WHAT YOU NEED TO DO: Using the records below, repeat exactly the lines from the one holding "max,1770,4,borrow,load" through the one holding "(Power assumes the", both ends included, and no others.

[Saved entries]
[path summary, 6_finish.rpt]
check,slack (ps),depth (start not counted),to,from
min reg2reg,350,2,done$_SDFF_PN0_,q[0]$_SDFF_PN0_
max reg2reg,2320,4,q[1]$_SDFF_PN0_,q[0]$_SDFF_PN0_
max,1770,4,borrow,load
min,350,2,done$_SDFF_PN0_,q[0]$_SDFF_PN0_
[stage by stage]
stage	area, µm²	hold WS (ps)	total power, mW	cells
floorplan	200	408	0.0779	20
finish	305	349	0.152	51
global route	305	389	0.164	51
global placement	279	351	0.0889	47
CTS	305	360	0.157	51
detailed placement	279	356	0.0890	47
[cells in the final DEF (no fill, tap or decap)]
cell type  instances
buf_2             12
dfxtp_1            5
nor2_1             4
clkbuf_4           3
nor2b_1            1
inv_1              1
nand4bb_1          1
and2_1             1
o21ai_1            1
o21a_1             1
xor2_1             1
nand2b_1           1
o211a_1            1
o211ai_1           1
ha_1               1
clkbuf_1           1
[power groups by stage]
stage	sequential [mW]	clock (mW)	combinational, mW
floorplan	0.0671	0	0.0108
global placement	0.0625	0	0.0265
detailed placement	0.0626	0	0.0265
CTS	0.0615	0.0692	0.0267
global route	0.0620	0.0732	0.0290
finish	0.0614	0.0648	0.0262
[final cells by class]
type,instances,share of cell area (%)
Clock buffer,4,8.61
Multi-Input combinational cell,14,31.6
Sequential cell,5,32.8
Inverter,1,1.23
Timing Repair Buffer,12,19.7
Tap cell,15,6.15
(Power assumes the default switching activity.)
==
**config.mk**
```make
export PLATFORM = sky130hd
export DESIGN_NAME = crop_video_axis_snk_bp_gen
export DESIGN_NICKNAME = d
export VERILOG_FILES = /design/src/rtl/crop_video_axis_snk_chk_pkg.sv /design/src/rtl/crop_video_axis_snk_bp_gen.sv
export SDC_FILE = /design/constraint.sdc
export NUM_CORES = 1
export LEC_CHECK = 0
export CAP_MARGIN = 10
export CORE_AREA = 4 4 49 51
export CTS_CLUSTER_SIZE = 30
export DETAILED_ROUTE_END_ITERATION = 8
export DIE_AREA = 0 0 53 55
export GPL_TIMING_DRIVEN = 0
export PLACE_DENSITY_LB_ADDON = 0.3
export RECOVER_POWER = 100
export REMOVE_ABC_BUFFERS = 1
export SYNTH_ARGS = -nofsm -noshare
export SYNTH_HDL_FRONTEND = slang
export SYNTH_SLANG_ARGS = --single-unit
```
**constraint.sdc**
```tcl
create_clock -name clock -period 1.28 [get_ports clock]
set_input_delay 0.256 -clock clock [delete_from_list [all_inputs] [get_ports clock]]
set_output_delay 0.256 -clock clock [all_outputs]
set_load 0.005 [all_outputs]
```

ANSWER AREA:
max,1770,4,borrow,load
min,350,2,done$_SDFF_PN0_,q[0]$_SDFF_PN0_
[stage by stage]
stage	area, µm²	hold WS (ps)	total power, mW	cells
floorplan	200	408	0.0779	20
finish	305	349	0.152	51
global route	305	389	0.164	51
global placement	279	351	0.0889	47
CTS	305	360	0.157	51
detailed placement	279	356	0.0890	47
[cells in the final DEF (no fill, tap or decap)]
cell type  instances
buf_2             12
dfxtp_1            5
nor2_1             4
clkbuf_4           3
nor2b_1            1
inv_1              1
nand4bb_1          1
and2_1             1
o21ai_1            1
o21a_1             1
xor2_1             1
nand2b_1           1
o211a_1            1
o211ai_1           1
ha_1               1
clkbuf_1           1
[power groups by stage]
stage	sequential [mW]	clock (mW)	combinational, mW
floorplan	0.0671	0	0.0108
global placement	0.0625	0	0.0265
detailed placement	0.0626	0	0.0265
CTS	0.0615	0.0692	0.0267
global route	0.0620	0.0732	0.0290
finish	0.0614	0.0648	0.0262
[final cells by class]
type,instances,share of cell area (%)
Clock buffer,4,8.61
Multi-Input combinational cell,14,31.6
Sequential cell,5,32.8
Inverter,1,1.23
Timing Repair Buffer,12,19.7
Tap cell,15,6.15
(Power assumes the default switching activity.)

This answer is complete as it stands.